Exercise: Retrieve each line that contains the word "routing" from the entries below.

Dataset content:
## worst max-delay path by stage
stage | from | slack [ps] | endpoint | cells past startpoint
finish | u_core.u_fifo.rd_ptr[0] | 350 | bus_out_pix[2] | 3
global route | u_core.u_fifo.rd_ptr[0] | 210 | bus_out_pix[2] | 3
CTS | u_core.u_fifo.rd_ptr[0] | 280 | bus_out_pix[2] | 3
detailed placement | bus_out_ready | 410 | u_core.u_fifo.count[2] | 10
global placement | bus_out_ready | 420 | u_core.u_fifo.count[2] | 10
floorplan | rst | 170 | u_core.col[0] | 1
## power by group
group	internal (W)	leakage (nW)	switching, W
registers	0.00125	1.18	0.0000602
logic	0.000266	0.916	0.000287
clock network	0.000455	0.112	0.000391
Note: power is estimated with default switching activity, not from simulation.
--- config.mk ---
export PLATFORM = sky130hd
export DESIGN_NAME = fifo_push_arbiter
export DESIGN_NICKNAME = d
export VERILOG_FILES = /design/src/rtl/fifo_push_arbiter.sv
export SDC_FILE = /design/constraint.sdc
export NUM_CORES = 1
export LEC_CHECK = 0
export CORE_MARGIN = 4
export CORE_UTILIZATION = 29
export DETAILED_ROUTE_END_ITERATION = 16
export PLACE_DENSITY_LB_ADDON = 0.05
export SYNTH_ARGS = -nofsm -noshare
export SYNTH_HDL_FRONTEND = slang
export SYNTH_SLANG_ARGS = --single-unit
--- constraint.sdc ---
create_clock -name clk -period 6.5 [get_ports clk]
set_input_delay 1.3 -clock clk [delete_from_list [all_inputs] [get_ports clk]]
set_output_delay 1.3 -clock clk [all_outputs]
set_load 0.05 [all_outputs]
--- src/rtl/fifo_push_arbiter.sv ---
`default_nettype none
// ============================================================================
// Module   : fifo_push_arbiter
// Brief    : Round-robin arbiter that shares the push side of one fifo_flops
//            among N_REQ valid/ready producers. It uses a registered push
//            stage and a credit counter, so no push is ever sent to a full FIFO.
//            Optional macro ARB_BURST_LOCK_EN keeps a grant locked to one
//            requester for up to DEPTH consecutive transfers.
// Revision : 1.0 - initial release
// ============================================================================
module fifo_push_arbiter #(
    parameter int N_REQ = 4,
    parameter int WIDTH = 16,
    parameter int DEPTH = 8
) (
    input  logic                         clk,
    input  logic                         rst,
    input  logic [N_REQ-1:0]             req_valid,
    input  logic [N_REQ*WIDTH-1:0]       req_data,
    output logic [N_REQ-1:0]             req_ready,
    output logic [WIDTH-1:0]             fifo_din,
    output logic                         fifo_push,
    input  logic                         fifo_full,
    input  logic                         fifo_pop,
    input  logic                         fifo_pndng,
    output logic [$clog2(N_REQ)-1:0]     grant_id,
    output logic [$clog2(DEPTH+1)-1:0]   occupancy,
    output logic                         overflow_err
);

    localparam int IDW = $clog2(N_REQ);
    localparam int OCW = $clog2(DEPTH+1);
    localparam logic [OCW-1:0] DEPTH_C = OCW'(DEPTH);
    localparam logic [IDW:0]   NREQ_C  = (IDW+1)'(N_REQ);
    localparam logic [IDW-1:0] LAST_C  = IDW'(N_REQ-1);

    logic [IDW-1:0] rr_ptr;
    logic [IDW-1:0] rr_idx;
    logic           rr_found;
    logic [IDW:0]   rr_sum;
    logic [IDW-1:0] sel_idx;
    logic           sel_found;
    logic           credit_ok;
    logic           grant;
    logic           pop_ok;
    logic [IDW-1:0] next_ptr;

    // First valid requester at or after the pointer, wrapping modulo N_REQ.
    always_comb begin
        rr_found = 1'b0;
        rr_idx   = '0;
        rr_sum   = '0;
        for (int k = 0; k < N_REQ; k++) begin
            rr_sum = {1'b0, rr_ptr} + (IDW+1)'(k);
            if (rr_sum >= NREQ_C) begin
                rr_sum = rr_sum - NREQ_C;
            end
            if (!rr_found && req_valid[rr_sum[IDW-1:0]]) begin
                rr_found = 1'b1;
                rr_idx   = rr_sum[IDW-1:0];
            end
        end
    end

`ifdef ARB_BURST_LOCK_EN
    logic           lock_active;
    logic [IDW-1:0] lock_id;
    logic [OCW-1:0] burst_cnt;
    logic           lock_hit;

    assign lock_hit  = lock_active && req_valid[lock_id] && (burst_cnt < DEPTH_C);
    assign sel_found = lock_hit || rr_found;
    assign sel_idx   = lock_hit ? lock_id : rr_idx;

    // Any no-grant cycle (valid drop or credit stall) ends the burst.
    always_ff @(posedge clk or negedge rst) begin
        if (!rst) begin
            lock_active <= 1'b0;
            lock_id     <= '0;
            burst_cnt   <= '0;
        end else if (grant) begin
            lock_active <= 1'b1;
            lock_id     <= sel_idx;
            burst_cnt   <= lock_hit ? (burst_cnt + OCW'(1)) : OCW'(1);
        end else begin
            lock_active <= 1'b0;
            burst_cnt   <= '0;
        end
    end
`else
    assign sel_found = rr_found;
    assign sel_idx   = rr_idx;
`endif

    assign credit_ok = (occupancy < DEPTH_C);
    // Gating with rst keeps the grant bus quiet while the block is held in reset.
    assign grant     = rst && credit_ok && sel_found;
    assign pop_ok    = fifo_pop && fifo_pndng && (occupancy != '0);
    assign next_ptr  = (sel_idx == LAST_C) ? '0 : (sel_idx + IDW'(1));

    for (genvar i = 0; i < N_REQ; i++) begin : g_ready
        assign req_ready[i] = grant && (sel_idx == IDW'(i));
    end

    always_ff @(posedge clk or negedge rst) begin
        if (!rst) begin
            fifo_push <= 1'b0;
            fifo_din  <= '0;
            grant_id  <= '0;
            rr_ptr    <= '0;
        end else if (grant) begin
            fifo_push <= 1'b1;
            fifo_din  <= req_data[int'(sel_idx)*WIDTH +: WIDTH];
            grant_id  <= sel_idx;
            rr_ptr    <= next_ptr;
        end else begin
            fifo_push <= 1'b0;
        end
    end

    // Credits are reserved at grant time, covering the word still in the push register.
    always_ff @(posedge clk or negedge rst) begin
        if (!rst) begin
            occupancy <= '0;
        end else begin
            case ({grant, pop_ok})
                2'b10:   occupancy <= occupancy + OCW'(1);
                2'b01:   occupancy <= occupancy - OCW'(1);
                default: occupancy <= occupancy;
            endcase
        end
    end

    always_ff @(posedge clk or negedge rst) begin
        if (!rst) begin
            overflow_err <= 1'b0;
        end else if (fifo_push && fifo_full) begin
            overflow_err <= 1'b1;
        end
    end

endmodule
`default_nettype wire
==> metrics.yaml <==
clocking:
  h-tree-depth: 1
  ctsHoldBuffers: 0
  cts_resized: 0
  max-clock-path-buffers: 2
  cts_tree: "built"
  cts_made_buffers: 3
  clock-sinks: 26
  clockRootBuffer: "clkbuf_8"
  postCtsSetupBuffers: 0
  clk-insertion-delay-late_ns: 0.27
  path_clk_slew_ns: 0.09
final_layout:
  drive_gt1_share_pct: 7.35
  layout.nets: 354
  syn_to_final_growth_pct: 63.3
  antenna_cells: 0
  utilization_pct: 50.2
critical_path:
  crit_slowest_cell: "clkdlybuf4s50_1"
  crit_arrival_ns: 3.85
  path_buf_inv: 3
  critical-path-max-stage-delay_ns: 0.79
  path_cells: "clkdlybuf4s50_1 -> nand2b_1 -> a211oi_1 -> nor2_1 -> inv_1 -> ha_1 -> and2_1 -> clkdlybuf4s50_1"
  rr_endpoint: "fifo_din[0]$_DFFE_PN0P_"
  worst_r2r_path_depth: 6
  critPathKind: "input pin to primary output"
  critPathTopFamily: "buffers and inverters"
  reg2reg_from: "occupancy[3]$_DFFE_PN0P_"
  required_ns: 5.20
  crit_top_cell: "clkdlybuf4s50_1"
  cp-end-kind: "primary output"
  worstPathMaxFanout: 5
  rrSetupSlack_ns: 4.09
  start_kind: "input pin"
grt:
  grt_pass1_wl_mm: 9.00
  antenna_found_initial: 0
  first_global_vias: 1755
  grt_overflow_total: 0
  grt_max_degree: 27
  grt_usage_pct: 15.2
logic_synthesis:
  syn_area_per_cell_sq_um: 9.91
  ys_types: 39
  synthMuxAreaShare_pct: 11.5
  synth_top_family_by_area: "compound AO/OA/AOI/OAI gates"
  yosys.area_share.adder_pct: 5.05
  syn_inst: 175
  synth_compound_area_share_pct: 23.9
  synth_simple_gate_area_share_pct: 15.5
  synth-seq-cells: 26
  syn-num-nets: 255
  syn_area_sq_um: 1730
  synth_xor_area_share_pct: 2.53
  yosysWarnings: 0
  synth-seq-area-share_pct: 37.5
min_path:
  hold_end: "overflow_err$_DFFE_PN0P_"
  min_path_type: "register to register"
  hold_start: "overflow_err$_DFFE_PN0P_"
  min_path_cells: 1
place:
  place_congestion: 0.840
  dpl.hpwl_mm: 4.12
  numPortBuffers: 100
sta:
  grt_setup_unrepaired: "no"
  clock_skew_ns: 0.00152
  hold_slack_ns: 0.458
  setup_viol: 0
  period_needed_ns: 5.15
  slew_headroom_pct: 17.4
  fin_setup_tns_ns: 0
  hold_viol: 0
  finalCritPeriodShare_pct: 79.2
  fmax_ghz: 0.194
  maxSlewViolCount: 0
  tightest_slew_ns: 1.23
route:
  ant_nets: 0
  wirelength_mm: 5.53
  drt-pass1-iter-count: 4
  post_drt_wl_per_cell_um: 16.1
  route.detailed.drc: 0
  viasPerCell: 5.09
  drtIter0Drc: 63
  vias: 1751
die:
  core_sq_um: 5640
  die_height_um: 85.3
  initial_utilization_pct: 30.7
  rows: 27
  ios: 101
  die_area_sq_um: 7280
  die_w_um: 85.3
power:
  power_per_cell_area_nw_per_um2: 417
  finalPower_mw: 1.18
  irDropWorstVdd_uv: 228
  p_leak_nw: 1.16
run_status:
  status: "finished, final reports clean"
run:
  maxCapViolations: 0
registers in the layout, summed over array words and instances (netlist names):
register,flops
occupancy,4
rr_ptr,2
grant_id,2
fifo_push,1
overflow_err,1
fifo_din,16
layout make-up:
type / instances / area [sq um]
multi-input cells: 137 / 1010
clock buffers: 3 / 41.3
inverters: 3 / 13.8
fillers: 529 / 2810
well taps: 72 / 90.1
repair buffers: 103 / 1020
flip-flops and latches: 26 / 651
cells in the final DEF, fill, tap and decap left out, types with 2 or more instances in the layout:
master           synthesis  routed
and2_1                   4       4
nand2_1                  7       7
a211oi_1                19      19
mux2_2                   7       7
and3_1                   8       8
ha_1                     7       7
nor2_1                  14      14
buf_4                    1       3
inv_1                    2       2
nand2b_1                 3       3
o21ai_0                  9       9
mux2_4                   2       2
a221o_1                  8       8
dfrtp_1                 26      26
a21boi_0                 2       2
a21oi_1                  8       8
mux2i_1                  9       9
xor2_1                   4       4
a21o_1                   4       4
clkdlybuf4s50_1          0     100
nand3_1                  8       8
clkbuf_8                 0       3
power by group:
part           leakage [nW]  switching (mW)  internal, mW  total (mW)
Combinational         0.832           0.480         0.310       0.790
Sequential            0.305          0.0605         0.238       0.298
Clock                0.0216          0.0517        0.0416      0.0933
Total                  1.16           0.592         0.590        1.18
logic make-up (layout without fill, tap and decap cells):
kind of cell / count (synthesis) / after routing
AND/OR/NAND/NOR: 50 / 50
multiplexers: 18 / 18
buffers and inverters: 12 / 109
adder cells (fa/ha/maj): 7 / 7
AO/OA/AOI/OAI: 57 / 57
flip-flops: 26 / 26
XOR/XNOR: 5 / 5
per-layer routing:
metal,GRT usage [%],share of wire (%),vias up
met2,24.6,44,70
met5,0,0,-
li1,-,-,853
met4,1.73,0.45,0
met3,4.47,8.1,2
met1,20.7,48,826
worst register-to-register path, delay by kind of cell, from the launching register on:
| kind | cells | cell delay [ns] |
|---|---|---|
| buffers and inverters | 1 | 0.20 |
| DFF | 1 | 0.44 |
| and+or+nand+nor | 2 | 1.14 |
| AOI/OAI and AO/OA | 3 | 0.56 |
metrics by stage:
| step | setup WS (ns) | cells | cell area [sq um] |
|---|---|---|---|
| 2_1_floorplan | 2.46 | 175 | 1730 |
| 3_3_place_gp | 1.39 | 341 | 2790 |
| 3_5_place_dp | 1.35 | 341 | 2790 |
| 4_1_cts | 1.35 | 344 | 2830 |
| 5_1_grt | 1.19 | 344 | 2830 |
| 6_report | 1.35 | 344 | 2830 |
Yosys cell counts:
master / n / area (sq um)
dfrtp_1: 26 / 651
a211oi_1: 19 / 143
nor2_1: 14 / 52.6
mux2i_1: 9 / 90.1
o21ai_0: 9 / 45.0
a21oi_1: 8 / 40.0
a221o_1: 8 / 80.1
and3_1: 8 / 50.1
nand3_1: 8 / 40.0
ha_1: 7 / 87.6
mux2_2: 7 / 78.8
nand2_1: 7 / 26.3
a21o_1: 4 / 30.0
and2_1: 4 / 25.0
clkbuf_1: 4 / 15.0
xor2_1: 4 / 35.0
nand2b_1: 3 / 18.8
a21boi_0: 2 / 15.0
buf_2: 2 / 10.0
inv_1: 2 / 7.51
mux2_4: 2 / 30.0
a21oi_2: 1 / 8.76
a2bb2oi_1: 1 / 8.76
buf_1: 1 / 3.75
buf_12: 1 / 20.0
buf_4: 1 / 7.51
inv_4: 1 / 6.26
nand4bb_1: 1 / 11.3
nor2_4: 1 / 11.3
nor3_2: 1 / 10.0
nor3b_1: 1 / 7.51
nor4_1: 1 / 6.26
nor4bb_1: 1 / 10.0
o21a_1: 1 / 7.51
o21ai_1: 1 / 5.00
o221ai_1: 1 / 8.76
o2bb2ai_2: 1 / 15.0
o31ai_1: 1 / 7.51
xnor2_1: 1 / 8.76
worst max path at each step:
stage | endpoint | start | slack (ns) | cells after the start
floorplan | req_ready[2] | req_valid[3] | 2.46 | 8
global route | req_ready[2] | req_valid[2] | 1.19 | 8
CTS | req_ready[0] | req_valid[3] | 1.35 | 8
global placement | req_ready[0] | req_valid[2] | 1.39 | 8
finish | req_ready[0] | req_valid[3] | 1.35 | 8
detailed placement | req_ready[0] | req_valid[3] | 1.35 | 8
(Power assumes the default switching activity.)
## src/rtl/running_mean.sv

```systemverilog
// Moving-average filter over the last 2**LOG2_N unsigned samples.
// The output is the truncated mean of a zero-filled shift-register window.
module running_mean #(
    parameter int DATA_W = 4,
    parameter int LOG2_N = 2
) (
    input  logic              clk,
    input  logic              rst,
    input  logic [DATA_W-1:0] in,
    output logic [DATA_W-1:0] mean
);

    localparam int N     = 1 << LOG2_N;
    localparam int SUM_W = DATA_W + LOG2_N;

    // x[0] is the newest sample, x[N-1] the oldest.
    logic [DATA_W-1:0] x [N];
    logic [SUM_W-1:0]  partial [N+1];
    logic [SUM_W-1:0]  m_tmp;

    always_ff @(posedge clk or negedge rst) begin
        if (!rst) begin
            x[0] <= '0;
        end else begin
            x[0] <= in;
        end
    end

    genvar gi;
    generate
        for (gi = 1; gi < N; gi++) begin : g_shift
            always_ff @(posedge clk or negedge rst) begin
                if (!rst) begin
                    x[gi] <= '0;
                end else begin
                    x[gi] <= x[gi-1];
                end
            end
        end

        // Sum is wide enough that N full-scale samples cannot overflow.
        assign partial[0] = '0;
        for (gi = 0; gi < N; gi++) begin : g_sum
            assign partial[gi+1] = partial[gi] + {{LOG2_N{1'b0}}, x[gi]};
        end
    endgenerate

    assign m_tmp = partial[N];
    assign mean  = DATA_W'(m_tmp >> LOG2_N);

endmodule

```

Answer box:
kind of cell / count (synthesis) / after routing
per-layer routing:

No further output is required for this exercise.